Je déglutis. Pas question de me faire engrosser par Binou. Pas question d'être engrossée tout court ! Et ce débile finissait à chaque fois en moi. Ça ne lui serait même pas venu à l'idée de se retirer. Là, carrément, si je suis compatible avec ce bouffon, je vais vite être fixée.
Quelle guigne ! Et voilà, je stresse maintenant !
— Alças, vous ne voulez pas vérifier si je n'attends pas un enfant ?
— Mais je suis alchimiste, moi, pas mage !
— Mais vous avez un Vala actif, vous pourrez bien voir si une seconde aura se profile.
Il roule des yeux en même temps que ses ailes se baissent de déconcertement.
— Ces histoires de bonnes-femmes ne me concernent pas !
— Oh, s'il-vous-plait ! Je ne pourrais pas être concentrée, sinon !
La fée soupire dans un sourire tiré et accepte ma requête. De mon côté, l'angoisse grimpe en flèche. Je regrette sincèrement tous les ébats que j'ai eu avec ma Loupiote irresponsable et croise les doigts dans une prière adressée au Créateur.
Alças pose une main sur mon ventre plat et envoie sa magie sonder mon aura. Ma lèvre saigne sous la pression de mes dents. Des gouttes de sueurs perlent sur mes tempes. Si je m'en sors, je promets de ne plus jamais forniquer avec Binou. Un bébé pourrait faire capoter tous mes plans !
— Bon, Püpe... murmure mon compagnon d'un air pincé.
— Quoi ? demandé-je d'une voix tremblante.
— J'ai une pas très bonne nouvelle...
— Ne...
— Tu n'es pas enceinte !
Il se prend une gifle magistrale.
— Aïe !!
— Tu crois malin de jouer ainsi avec mon angoisse ?! m'énervé-je, je me voyais déjà expliquer à Bradh tout le tintouin !
— Désolé...
— Me voilà rassurée. Je suis bien incompatible avec Binou.
Ce qui veut dire que je pourrai continuer à m'amuser avec lui. Qu'est-ce que j'avais promis, déjà ? Aucune idée. Je me vois déjà le retrouver et passer une nuit de folie. Il aura intérêt à être en forme !
Le sourire reprend place sur mon visage rond. Mes plans ne dévient pas d'un pouce !
Nous avons embarqué sur le Cygne des Abysses, un magnifique navire que je qualifierais de luxe. Mais d'après Alças, c'est une simple caravelle de plaisance qui se stabilise extrêmement bien sur l'eau. Il faut éviter que tout notre attirail ne vire par-dessus bord, une fois installé dans nos cabines.

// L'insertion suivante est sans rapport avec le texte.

Context: an optimization exercise on an open-source flow, tuned for small area, a short achievable clock period and few clock cycles per item. The choices shown serve that exercise and are no tape-out recipe. In this exercise RTL edits were held to simulation tests only and were not proved equivalent to the original. Power is estimated from default activity; no workload was simulated.

**flow/config.mk**
```make
export PLATFORM = sky130hd
export DESIGN_NAME = hqc_encrypt
export DESIGN_NICKNAME = hqc_encrypt
export VERILOG_FILES = /design/flow/design.v
export SDC_FILE = /design/flow/constraint.sdc
export NUM_CORES = 4
export LEC_CHECK = 0
export CAP_MARGIN = 20
export CORE_MARGIN = 2
export CORE_UTILIZATION = 40
export SLEW_MARGIN = 20
```
**flow/constraint.sdc**
```tcl
create_clock -name core_clock -period 7.0 [get_ports {clk}]
set_input_delay 1.4000 -clock core_clock [delete_from_list [all_inputs] [get_ports {clk}]]
set_output_delay 1.4000 -clock core_clock [all_outputs]
set_load 0.01 [all_outputs]
```
**flow/design.v**
```verilog
`default_nettype none
package hqc_pkg;
    localparam int N = 97;
    localparam int WEIGHT = 6;
    localparam int LOC_W = 7;
    localparam int IDX_W = 3;
    localparam int MSG_W = 8;
    localparam int REP = 12;
    localparam int WORD_W = 32;
    localparam int POLY_WORDS = 4;
    typedef logic [N-1:0] poly_t;
    typedef logic [LOC_W-1:0] loc_t;
    localparam logic [5:0] ADDR_CTRL = 6'd0;
    localparam logic [5:0] ADDR_H = 6'd1;
    localparam logic [5:0] ADDR_S = 6'd5;
    localparam logic [5:0] ADDR_R1 = 6'd9;
    localparam logic [5:0] ADDR_R2 = 6'd15;
    localparam logic [5:0] ADDR_E = 6'd21;
    localparam logic [5:0] ADDR_MSG = 6'd27;
    localparam logic [5:0] ADDR_U = 6'd28;
    localparam logic [5:0] ADDR_V = 6'd32;
    typedef enum logic {
        JOB_U,
        JOB_V
    } job_t;
    typedef enum logic [1:0] {
        SEQ_IDLE,
        SEQ_ISSUE_U,
        SEQ_ISSUE_V,
        SEQ_WAIT
    } seq_state_t;
endpackage
`default_nettype wire
`timescale 1ns/1ps
`default_nettype none
module encrypt_regs (
    input  wire logic                      clk,
    input  wire logic                      rst,
    input  wire logic                      wb_cyc,
    input  wire logic                      wb_stb,
    input  wire logic                      wb_we,
    input  wire logic [5:0]                wb_adr,
    input  wire logic [31:0]               wb_dat_i,
    output logic [31:0]                    wb_dat_o,
    output logic                           wb_ack,
    output logic                           job_valid,
    input  wire logic                      job_ready,
    output hqc_pkg::job_t                  job_tag,
    output hqc_pkg::poly_t                 job_dense,
    input  wire logic [hqc_pkg::IDX_W-1:0] mult_idx,
    output hqc_pkg::loc_t                  mult_loc,
    input  wire logic [hqc_pkg::IDX_W-1:0] add_idx,
    input  wire logic                      add_sel_e,
    output hqc_pkg::loc_t                  add_loc,
    output logic [hqc_pkg::MSG_W-1:0]      msg,
    input  wire logic                      res_valid,
    input  wire hqc_pkg::job_t             res_tag,
    input  wire hqc_pkg::poly_t            res
);
    localparam int PAD_W = hqc_pkg::POLY_WORDS * hqc_pkg::WORD_W;
    hqc_pkg::poly_t h_reg;
    hqc_pkg::poly_t s_reg;
    hqc_pkg::poly_t u_reg;
    hqc_pkg::poly_t v_reg;
    hqc_pkg::loc_t r1_loc [hqc_pkg::WEIGHT];
    hqc_pkg::loc_t r2_loc [hqc_pkg::WEIGHT];
    hqc_pkg::loc_t e_loc [hqc_pkg::WEIGHT];
    logic [hqc_pkg::MSG_W-1:0] msg_reg;
    hqc_pkg::seq_state_t state;
    logic busy;
    logic done;
    logic access;
    logic wr;
    logic op_wr;
    logic start_req;
    logic [31:0] rd_data;
    logic [5:0] off_h;
    logic [5:0] off_s;
    logic [5:0] off_r1;
    logic [5:0] off_r2;
    logic [5:0] off_e;
    logic [5:0] off_u;
    logic [5:0] off_v;
    logic in_h;
    logic in_s;
    logic in_r1;
    logic in_r2;
    logic in_e;
    logic in_u;
    logic in_v;
    logic [PAD_W-1:0] h_pad;
    logic [PAD_W-1:0] s_pad;
    logic [PAD_W-1:0] u_pad;
    logic [PAD_W-1:0] v_pad;
    logic [PAD_W-1:0] h_new;
    logic [PAD_W-1:0] s_new;
    assign h_pad = PAD_W'(h_reg);
    assign s_pad = PAD_W'(s_reg);
    assign u_pad = PAD_W'(u_reg);
    assign v_pad = PAD_W'(v_reg);
    always_comb begin
        h_new = h_pad;
        h_new[off_h[1:0]*hqc_pkg::WORD_W +: hqc_pkg::WORD_W] = wb_dat_i;
        s_new = s_pad;
        s_new[off_s[1:0]*hqc_pkg::WORD_W +: hqc_pkg::WORD_W] = wb_dat_i;
    end
    assign access = wb_cyc && wb_stb && !wb_ack;
    assign wr = access && wb_we;
    assign op_wr = wr && !busy;
    assign start_req = op_wr && (wb_adr == hqc_pkg::ADDR_CTRL) && wb_dat_i[0];
    assign off_h = wb_adr - hqc_pkg::ADDR_H;
    assign off_s = wb_adr - hqc_pkg::ADDR_S;
    assign off_r1 = wb_adr - hqc_pkg::ADDR_R1;
    assign off_r2 = wb_adr - hqc_pkg::ADDR_R2;
    assign off_e = wb_adr - hqc_pkg::ADDR_E;
    assign off_u = wb_adr - hqc_pkg::ADDR_U;
    assign off_v = wb_adr - hqc_pkg::ADDR_V;
    assign in_h = (wb_adr >= hqc_pkg::ADDR_H) && (wb_adr < hqc_pkg::ADDR_S);
    assign in_s = (wb_adr >= hqc_pkg::ADDR_S) && (wb_adr < hqc_pkg::ADDR_R1);
    assign in_r1 = (wb_adr >= hqc_pkg::ADDR_R1) && (wb_adr < hqc_pkg::ADDR_R2);
    assign in_r2 = (wb_adr >= hqc_pkg::ADDR_R2) && (wb_adr < hqc_pkg::ADDR_E);
    assign in_e = (wb_adr >= hqc_pkg::ADDR_E) && (wb_adr < hqc_pkg::ADDR_MSG);
    assign in_u = (wb_adr >= hqc_pkg::ADDR_U) && (wb_adr < hqc_pkg::ADDR_V);
    assign in_v = (wb_adr >= hqc_pkg::ADDR_V) && (wb_adr < hqc_pkg::ADDR_V + 6'(hqc_pkg::POLY_WORDS));
    always_comb begin
        rd_data = '0;
        if (wb_adr == hqc_pkg::ADDR_CTRL) rd_data = {30'b0, done, busy};
        else if (in_h) rd_data = h_pad[off_h[1:0]*hqc_pkg::WORD_W +: hqc_pkg::WORD_W];
        else if (in_s) rd_data = s_pad[off_s[1:0]*hqc_pkg::WORD_W +: hqc_pkg::WORD_W];
        else if (in_r1) rd_data = 32'(r1_loc[off_r1[hqc_pkg::IDX_W-1:0]]);
        else if (in_r2) rd_data = 32'(r2_loc[off_r2[hqc_pkg::IDX_W-1:0]]);
        else if (in_e) rd_data = 32'(e_loc[off_e[hqc_pkg::IDX_W-1:0]]);
        else if (wb_adr == hqc_pkg::ADDR_MSG) rd_data = 32'(msg_reg);
        else if (in_u) rd_data = u_pad[off_u[1:0]*hqc_pkg::WORD_W +: hqc_pkg::WORD_W];
        else if (in_v) rd_data = v_pad[off_v[1:0]*hqc_pkg::WORD_W +: hqc_pkg::WORD_W];
    end
    always_ff @(posedge clk) begin
        if (rst) wb_ack <= 1'b0;
        else wb_ack <= access;
    end
    always_ff @(posedge clk) begin
        if (access) wb_dat_o <= rd_data;
    end
    always_ff @(posedge clk) begin
        if (rst) begin
            h_reg <= '0;
            s_reg <= '0;
            msg_reg <= '0;
            for (int i = 0; i < hqc_pkg::WEIGHT; i++) begin
                r1_loc[i] <= '0;
                r2_loc[i] <= '0;
                e_loc[i] <= '0;
            end
        end else if (op_wr) begin
            if (in_h) h_reg <= h_new[hqc_pkg::N-1:0];
            if (in_s) s_reg <= s_new[hqc_pkg::N-1:0];
            if (in_r1) r1_loc[off_r1[hqc_pkg::IDX_W-1:0]] <= wb_dat_i[hqc_pkg::LOC_W-1:0];
            if (in_r2) r2_loc[off_r2[hqc_pkg::IDX_W-1:0]] <= wb_dat_i[hqc_pkg::LOC_W-1:0];
            if (in_e) e_loc[off_e[hqc_pkg::IDX_W-1:0]] <= wb_dat_i[hqc_pkg::LOC_W-1:0];
            if (wb_adr == hqc_pkg::ADDR_MSG) msg_reg <= wb_dat_i[hqc_pkg::MSG_W-1:0];
        end
    end
    always_ff @(posedge clk) begin
        if (rst) begin
            u_reg <= '0;
            v_reg <= '0;
        end else if (res_valid) begin
            if (res_tag == hqc_pkg::JOB_U) u_reg <= res;
            else v_reg <= res;
        end
    end
    always_ff @(posedge clk) begin
        if (rst) begin
            state <= hqc_pkg::SEQ_IDLE;
            done <= 1'b0;
        end else begin
            case (state)
                hqc_pkg::SEQ_IDLE: begin
                    if (start_req) begin
                        state <= hqc_pkg::SEQ_ISSUE_U;
                        done <= 1'b0;
                    end
                end
                hqc_pkg::SEQ_ISSUE_U: if (job_ready) state <= hqc_pkg::SEQ_ISSUE_V;
                hqc_pkg::SEQ_ISSUE_V: if (job_ready) state <= hqc_pkg::SEQ_WAIT;
                hqc_pkg::SEQ_WAIT: begin
                    if (res_valid && res_tag == hqc_pkg::JOB_V) begin
                        state <= hqc_pkg::SEQ_IDLE;
                        done <= 1'b1;
                    end
                end
                default: state <= hqc_pkg::SEQ_IDLE;
            endcase
        end
    end
    assign busy = (state != hqc_pkg::SEQ_IDLE);
    assign job_valid = (state == hqc_pkg::SEQ_ISSUE_U) || (state == hqc_pkg::SEQ_ISSUE_V);
    assign job_tag = (state == hqc_pkg::SEQ_ISSUE_V) ? hqc_pkg::JOB_V : hqc_pkg::JOB_U;
    assign job_dense = (state == hqc_pkg::SEQ_ISSUE_V) ? s_reg : h_reg;
    assign mult_loc = r2_loc[mult_idx];
    assign add_loc = add_sel_e ? e_loc[add_idx] : r1_loc[add_idx];
    assign msg = msg_reg;
endmodule
`default_nettype wire
`timescale 1ns/1ps
`default_nettype none
module sparse_mult (
    input  wire logic                      clk,
    input  wire logic                      rst,
    input  wire logic                      job_valid,
    output logic                           job_ready,
    input  wire hqc_pkg::job_t             job_tag,
    input  wire hqc_pkg::poly_t            job_dense,
    output logic [hqc_pkg::IDX_W-1:0]      mult_idx,
    input  wire hqc_pkg::loc_t             mult_loc,
    output logic                           prod_valid,
    input  wire logic                      prod_ready,
    output hqc_pkg::job_t                  prod_tag,
    output hqc_pkg::poly_t                 prod
);
    hqc_pkg::poly_t dense;
    hqc_pkg::poly_t acc;
    hqc_pkg::poly_t rot;
    hqc_pkg::job_t tag;
    logic busy;
    logic [hqc_pkg::IDX_W-1:0] cnt;
    assign rot = (dense << mult_loc) | (dense >> (hqc_pkg::N - int'(mult_loc)));
    assign job_ready = !busy && (!prod_valid || prod_ready);
    always_ff @(posedge clk) begin
        if (rst) begin
            busy <= 1'b0;
            prod_valid <= 1'b0;
            cnt <= '0;
        end else begin
            if (prod_valid && prod_ready) prod_valid <= 1'b0;
            if (job_valid && job_ready) begin
                busy <= 1'b1;
                cnt <= '0;
            end else if (busy) begin
                if (cnt == hqc_pkg::IDX_W'(hqc_pkg::WEIGHT)) begin
                    busy <= 1'b0;
                    prod_valid <= 1'b1;
                end else begin
                    cnt <= cnt + 1'b1;
                end
            end
        end
    end
    always_ff @(posedge clk) begin
        if (job_valid && job_ready) begin
            dense <= job_dense;
            tag <= job_tag;
            acc <= '0;
        end else if (busy && cnt != hqc_pkg::IDX_W'(hqc_pkg::WEIGHT)) begin
            acc <= acc ^ rot;
        end
    end
    assign mult_idx = cnt;
    assign prod = acc;
    assign prod_tag = tag;
endmodule
`default_nettype wire
`timescale 1ns/1ps
`default_nettype none
module sparse_add (
    input  wire logic                      clk,
    input  wire logic                      rst,
    input  wire logic                      prod_valid,
    output logic                           prod_ready,
    input  wire hqc_pkg::job_t             prod_tag,
    input  wire hqc_pkg::poly_t            prod,
    output logic [hqc_pkg::IDX_W-1:0]      add_idx,
    output logic                           add_sel_e,
    input  wire hqc_pkg::loc_t             add_loc,
    output logic                           sum_valid,
    output hqc_pkg::job_t                  sum_tag,
    output hqc_pkg::poly_t                 sum
);
    hqc_pkg::poly_t acc;
    hqc_pkg::job_t tag;
    logic busy;
    logic [hqc_pkg::IDX_W-1:0] cnt;
    assign prod_ready = !busy;
    always_ff @(posedge clk) begin
        if (rst) begin
            busy <= 1'b0;
            sum_valid <= 1'b0;
            cnt <= '0;
        end else begin
            sum_valid <= 1'b0;
            if (prod_valid && prod_ready) begin
                busy <= 1'b1;
                cnt <= '0;
            end else if (busy) begin
                cnt <= cnt + 1'b1;
                if (cnt == hqc_pkg::IDX_W'(hqc_pkg::WEIGHT - 1)) begin
                    busy <= 1'b0;
                    sum_valid <= 1'b1;
                end
            end
        end
    end
    always_ff @(posedge clk) begin
        if (prod_valid && prod_ready) begin
            acc <= prod;
            tag <= prod_tag;
        end else if (busy) begin
            acc <= acc ^ (hqc_pkg::poly_t'(1) << add_loc);
        end
    end
    assign add_sel_e = (tag == hqc_pkg::JOB_V);
    assign add_idx = cnt;
    assign sum = acc;
    assign sum_tag = tag;
endmodule
`default_nettype wire
`timescale 1ns/1ps
`default_nettype none
module codeword_add (
    input  wire logic                      clk,
    input  wire logic                      rst,
    input  wire logic [hqc_pkg::MSG_W-1:0] msg,
    input  wire logic                      sum_valid,
    input  wire hqc_pkg::job_t             sum_tag,
    input  wire hqc_pkg::poly_t            sum,
    output logic                           res_valid,
    output hqc_pkg::job_t                  res_tag,
    output hqc_pkg::poly_t                 res
);
    hqc_pkg::poly_t codeword;
    always_comb begin
        codeword = '0;
        for (int i = 0; i < hqc_pkg::MSG_W * hqc_pkg::REP; i++) begin
            codeword[i] = msg[i / hqc_pkg::REP];
        end
    end
    always_ff @(posedge clk) begin
        if (rst) res_valid <= 1'b0;
        else res_valid <= sum_valid;
    end
    always_ff @(posedge clk) begin
        if (sum_valid) begin
            res_tag <= sum_tag;
            res <= (sum_tag == hqc_pkg::JOB_V) ? (sum ^ codeword) : sum;
        end
    end
endmodule
`default_nettype wire
`timescale 1ns/1ps
`default_nettype none
module hqc_encrypt (
    input  wire logic        clk,
    input  wire logic        rst,
    input  wire logic        wb_cyc,
    input  wire logic        wb_stb,
    input  wire logic        wb_we,
    input  wire logic [5:0]  wb_adr,
    input  wire logic [31:0] wb_dat_i,
    output logic [31:0]      wb_dat_o,
    output logic             wb_ack
);
    logic job_valid;
    logic job_ready;
    hqc_pkg::job_t job_tag;
    hqc_pkg::poly_t job_dense;
    logic [hqc_pkg::IDX_W-1:0] mult_idx;
    hqc_pkg::loc_t mult_loc;
    logic prod_valid;
    logic prod_ready;
    hqc_pkg::job_t prod_tag;
    hqc_pkg::poly_t prod;
    logic [hqc_pkg::IDX_W-1:0] add_idx;
    logic add_sel_e;
    hqc_pkg::loc_t add_loc;
    logic sum_valid;
    hqc_pkg::job_t sum_tag;
    hqc_pkg::poly_t sum;
    logic [hqc_pkg::MSG_W-1:0] msg;
    logic res_valid;
    hqc_pkg::job_t res_tag;
    hqc_pkg::poly_t res;
    encrypt_regs regs (
        .clk(clk), .rst(rst),
        .wb_cyc(wb_cyc), .wb_stb(wb_stb), .wb_we(wb_we), .wb_adr(wb_adr),
        .wb_dat_i(wb_dat_i), .wb_dat_o(wb_dat_o), .wb_ack(wb_ack),
        .job_valid(job_valid), .job_ready(job_ready), .job_tag(job_tag),
        .job_dense(job_dense), .mult_idx(mult_idx), .mult_loc(mult_loc),
        .add_idx(add_idx), .add_sel_e(add_sel_e), .add_loc(add_loc),
        .msg(msg), .res_valid(res_valid), .res_tag(res_tag), .res(res)
    );
    sparse_mult mult (
        .clk(clk), .rst(rst),
        .job_valid(job_valid), .job_ready(job_ready), .job_tag(job_tag),
        .job_dense(job_dense), .mult_idx(mult_idx), .mult_loc(mult_loc),
        .prod_valid(prod_valid), .prod_ready(prod_ready), .prod_tag(prod_tag),
        .prod(prod)
    );
    sparse_add add (
        .clk(clk), .rst(rst),
        .prod_valid(prod_valid), .prod_ready(prod_ready), .prod_tag(prod_tag),
        .prod(prod), .add_idx(add_idx), .add_sel_e(add_sel_e), .add_loc(add_loc),
        .sum_valid(sum_valid), .sum_tag(sum_tag), .sum(sum)
    );
    codeword_add cw_add (
        .clk(clk), .rst(rst), .msg(msg),
        .sum_valid(sum_valid), .sum_tag(sum_tag), .sum(sum),
        .res_valid(res_valid), .res_tag(res_tag), .res(res)
    );
endmodule
`default_nettype wire
```
**flow/run.sh**
```bash
#!/bin/bash
# synth_recipe.tcl (not shown) runs the flow's synth.tcl, then flattens the netlist and writes it again
# the make line also repeats each setting of config.mk as NAME=value (left out here)
make -C /OpenROAD-flow-scripts/flow DESIGN_CONFIG=/design/flow/config.mk WORK_HOME=/design/flow/orfs CLKGATE_MAP_FILE= SYNTH_SCRIPT=/design/flow/synth_recipe.tcl finish
```
==> run notes <==
-- where the power goes --
group / switching [uW] / internal (uW) / leakage, uW / total, uW
combinational: 6670 / 2790 / 0.0113 / 9460
sequential: 480 / 6560 / 0.00892 / 7040
clock: 2630 / 3580 / 0.00188 / 6200
total: 9780 / 12900 / 0.0221 / 22700
-- critical path, stage by stage (launching register included) --
cell,delay (ps)
sky130_fd_sc_hd__dfxtp_1,310
sky130_fd_sc_hd__buf_4,280
sky130_fd_sc_hd__mux4_2,600
sky130_fd_sc_hd__mux2_8,540
sky130_fd_sc_hd__buf_4,420
sky130_fd_sc_hd__mux2i_2,750
sky130_fd_sc_hd__mux2i_1,260
sky130_fd_sc_hd__a21oi_2,580
sky130_fd_sc_hd__a21oi_1,470
sky130_fd_sc_hd__a21o_1,290
sky130_fd_sc_hd__a22oi_1,490
sky130_fd_sc_hd__a21oi_1,210
sky130_fd_sc_hd__mux2i_1,160
-- synth_stat cells (132+ instances only) --
master	count
sky130_fd_sc_hd__nand2_1	876
sky130_fd_sc_hd__nor2_1	537
sky130_fd_sc_hd__dfxtp_1	514
sky130_fd_sc_hd__edfxtp_1	494
sky130_fd_sc_hd__a21oi_1	384
sky130_fd_sc_hd__mux2i_1	378
sky130_fd_sc_hd__a22oi_1	343
sky130_fd_sc_hd__clkbuf_1	343
sky130_fd_sc_hd__o21ai_0	200
sky130_fd_sc_hd__mux2_2	195
sky130_fd_sc_hd__mux4_2	184
sky130_fd_sc_hd__xnor2_1	153
sky130_fd_sc_hd__o22ai_1	132
-- per-layer routing --
metal,wire (um),part of all wire [%]
met1,109000,40
met4,16600,6.0
met5,158,0.057
met3,39100,14
met2,111000,40
-- logic make-up after synthesis --
group | Yosys count | synth area share [%]
xor+xnor | 248 | 3.80
compound gates | 1477 | 17.1
flops | 1008 | 43.8
buf+inv | 517 | 3.80
fa+ha+maj | 15 | 0.327
simple gates | 1786 | 13.0
mux | 776 | 18.2
-- worst paths after layout --
kind         depth (start not counted)      from      endpoint
max                                 12      flop  mult.acc[77]
min                                  0  mult.tag       add.tag
max reg2reg                         12      flop  mult.acc[77]
min reg2reg                          0  mult.tag       add.tag
-- layout make-up --
type / count / area, um2
diodes: 7 / 17.5
repair buffers: 300 / 2510
inverters: 40 / 160
multi-input cells: 4302 / 30400
well taps: 1890 / 2360
flip-flops and latches: 1008 / 25100
clock inverters: 67 / 862
fillers: 13500 / 77500
clock buffers: 141 / 2960
-- through the flow --
stage	instance area [um2]	utilization [%]	hold WS [ps]	std cells	total power [uW]
after global placement	60500	42.6	404	7539	16000
after detailed placement	60600	42.7	406	7540	15900
after CTS	64400	45.4	417	7748	22000
after global routing	64400	45.4	435	7749	23000
after floorplan	57300	-	400	5827	11900
final	64400	45.4	416	7755	22700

Nous avons à disposition quelques gnomes matelots, destinés pour l'intendance et l'entretien. Une patrouille d'elfes nous escorte dans nos recherches et quelques nymphes mâles servent à diriger le vaisseau.
En tout cas, ma cabine est à mon goût. Je la partage avec la fée. Mais il n'y a aucune ambiguïté entre nous. J'aime beaucoup Alças, c'est un chic type. D'ailleurs, ça ne me viendrait jamais à l'idée d'avoir une relation différente avec lui. C'est un ami avec qui je suis prête à me confier. Il me comprend, ne me juge pas et me sera fidèle. Je crois qu'il a connu quelques atrocités aussi et que mon cas lui rappelle le sien.

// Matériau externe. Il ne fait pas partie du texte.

Context: an optimization exercise on an open-source flow, tuned for small area and a short achievable clock period. The choices shown serve that exercise and are no tape-out recipe. In this exercise RTL edits were held to simulation tests only and were not proved equivalent to the original.

==> module chess_top, before the edit <==
module chess_top (
    input  logic         clk,
    input  logic         rstn,
    input  logic [2:0]   cursor_x,
    input  logic [2:0]   cursor_y,
    input  logic         is_pressed,
    output logic [1:0]   state,
    output logic [767:0] board_data,
    output logic [2:0]   sound_code,
    output logic         play_sound
);
    logic         prev_pressed;
    logic         turn;           
    logic         has_sel;
    logic [2:0]   sx, sy;         
    logic [2:0]   skind;          
    logic [255:0] brd;            
    wire [2:0] cx = cursor_x;
    wire [2:0] cy = cursor_y;
    wire [5:0] cpos = {cy, cx};
    wire [5:0] spos = {sy, sx};
    logic [63:0] cur_oh, sel_oh, occ;
    for (genvar i = 0; i < 64; i++) begin : g_dec
        assign cur_oh[i] = (cpos == 6'(i));
        assign sel_oh[i] = has_sel && (spos == 6'(i));
        assign occ[i]    = |brd[i*4 +: 3];
    end
    wire [31:0] t_rank = brd[{cy, 5'b00000} +: 32];
    wire [3:0]  t      = t_rank[{cx, 2'b00} +: 4];
    wire       t_occ  = |t[2:0];
    wire       t_king = (t[2:0] == 3'd1);
    wire       own    = t_occ && (t[3] == turn);
    wire       on_sel = has_sel && (cpos == spos);
    wire       click  = is_pressed && !prev_pressed && !state[1];
    wire [3:0] ddx = {1'b0, cx} - {1'b0, sx};
    wire [3:0] ddy = {1'b0, cy} - {1'b0, sy};
    wire zx  = (cx == sx);
    wire zy  = (cy == sy);
    wire ax1 = (ddx == 4'd1) || (ddx == 4'hf);
    wire ay1 = (ddy == 4'd1) || (ddy == 4'hf);
    wire ax2 = (ddx == 4'd2) || (ddx == 4'he);
    wire ay2 = (ddy == 4'd2) || (ddy == 4'he);
    wire [3:0] cdiff = {1'b0, cx} - {1'b0, cy};
    wire [3:0] csum  = {1'b0, cx} + {1'b0, cy};
    wire [3:0] sdiff = {1'b0, sx} - {1'b0, sy};
    wire [3:0] ssum  = {1'b0, sx} + {1'b0, sy};
    wire on_d1 = (cdiff == sdiff);
    wire on_d2 = (csum == ssum);
    wire straight = zx ^ zy;
    wire diagonal = (on_d1 || on_d2) && !zy;
    wire  [2:0] dsum  = sx + sy;
    wire  [2:0] ddiff = sy - sx;
    logic [7:0] oh, od1, od2, o_file, bx, by;
    always_comb begin
        for (int k = 0; k < 8; k++) begin
            oh[k]     = occ[{sy, 3'(k)}];
            od1[k]    = occ[{3'(ddiff + 3'(k)), 3'(k)}];
            od2[k]    = occ[{3'(dsum - 3'(k)), 3'(k)}];
            o_file[k] = occ[{3'(k), sx}];
            bx[k]     = ((sx < 3'(k)) && (3'(k) < cx)) || ((cx < 3'(k)) && (3'(k) < sx));
            by[k]     = ((sy < 3'(k)) && (3'(k) < cy)) || ((cy < 3'(k)) && (3'(k) < sy));
        end
    end
    wire clear_h  = !(|(oh & bx));
    wire clear_d1 = !(|(od1 & bx));
    wire clear_d2 = !(|(od2 & bx));
    wire clear_f  = !(|(o_file & by));
    wire path_clear = zx ? clear_f : zy ? clear_h : on_d1 ? clear_d1 : clear_d2;
    wire fwd_one = turn ? (ddy == 4'hf) : (ddy == 4'd1);
    wire fwd_two = turn ? (sy == 3'd6 && cy == 3'd4) : (sy == 3'd1 && cy == 3'd3);
    wire pawn_ok   = (zx && fwd_one && !t_occ)
                  || (zx && fwd_two && path_clear && !t_occ)
                  || (ax1 && fwd_one && t_occ);
    wire knight_ok = (ax1 && ay2) || (ax2 && ay1);
    wire king_ok   = (zx || ax1) && (zy || ay1);
    logic legal;
    always_comb begin
        case (skind)
            3'd6:    legal = pawn_ok;
            3'd4:    legal = knight_ok;
            3'd1:    legal = king_ok;
            3'd5:    legal = straight && path_clear;
            3'd3:    legal = diagonal && path_clear;
            3'd2:    legal = (straight || diagonal) && path_clear;
            default: legal = 1'b0;
        endcase
    end
    wire do_desel = click && on_sel;
    wire do_sel   = click && !on_sel && own;
    wire move     = click && !on_sel && !own && has_sel && legal;
    always_ff @(posedge clk or negedge rstn) begin
        if (!rstn) begin
            prev_pressed <= 1'b0;
            turn         <= 1'b0;
            has_sel      <= 1'b0;
            state        <= 2'b01;
            sound_code   <= 3'd0;
            play_sound   <= 1'b0;
        end else begin
            prev_pressed <= is_pressed;
            play_sound   <= click;
            if (click) begin
                if (on_sel) begin
                    has_sel    <= 1'b0;
                    sound_code <= 3'd2;
                end else if (own) begin
                    has_sel    <= 1'b1;
                    sound_code <= 3'd1;
                end else if (move) begin
                    has_sel    <= 1'b0;
                    turn       <= ~turn;
                    if (t_king) begin
                        sound_code <= 3'd7;
                        state      <= turn ? 2'b10 : 2'b11;
                    end else begin
                        sound_code <= t_occ ? 3'd4 : 3'd3;
                    end
                end else begin
                    sound_code <= 3'd5;
                end
            end
        end
    end
    always_ff @(posedge clk) begin
        if (do_sel) begin
            sx    <= cx;
            sy    <= cy;
            skind <= t[2:0];
        end
    end
    for (genvar i = 0; i < 64; i++) begin : g_sq
        localparam int X = i % 8;
        localparam int Y = i / 8;
        localparam logic [2:0] BACK = (X == 0 || X == 7) ? 3'd5 :
                                      (X == 1 || X == 6) ? 3'd4 :
                                      (X == 2 || X == 5) ? 3'd3 :
                                      (X == 3)           ? 3'd2 : 3'd1;
        localparam logic [3:0] INIT = (Y == 0) ? {1'b0, BACK} :
                                      (Y == 1) ? 4'b0110 :
                                      (Y == 6) ? 4'b1110 :
                                      (Y == 7) ? {1'b1, BACK} : 4'b0000;
        always_ff @(posedge clk or negedge rstn) begin
            if (!rstn) begin
                brd[i*4 +: 4] <= INIT;
            end else if (move && (cur_oh[i] || sel_oh[i])) begin
                brd[i*4 +: 4] <= cur_oh[i] ? {turn, skind} : 4'b0000;
            end
        end
        assign board_data[i*12 +: 12] = {2'b00, sel_oh[i], cur_oh[i] | sel_oh[i],
                                         3'b000, occ[i], brd[i*4 +: 4]};
    end
endmodule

Après, je ne lui ai pas fait part de mes plans machiavéliques, bien entendu.
En ce moment, il entrepose minutieusement ses bagages dans un coin. Il est très ordonné, jamais rien ne dépasse avec lui. Et il présente toujours très bien, vêtu à la perfection dans des couleurs chaudes.
Je suis simplement déçu qu'il n'utilise pas ses deux paires d'ailes diaphanes aux reflets violets.
— Bien ! sortons les appareils de stockage.
— Si tu le dis...
— Je ne te demande pas de comprendre cette partie de mes recherches.
— Et le prince les comprend, lui ?
— Bien sûr, c'est lui qui m'a demandé. Morgal est plutôt visionnaire dans son genre. On dit qu'il est médium.
— Binou me l'a certifié, en effet. Il voit des pans du futur.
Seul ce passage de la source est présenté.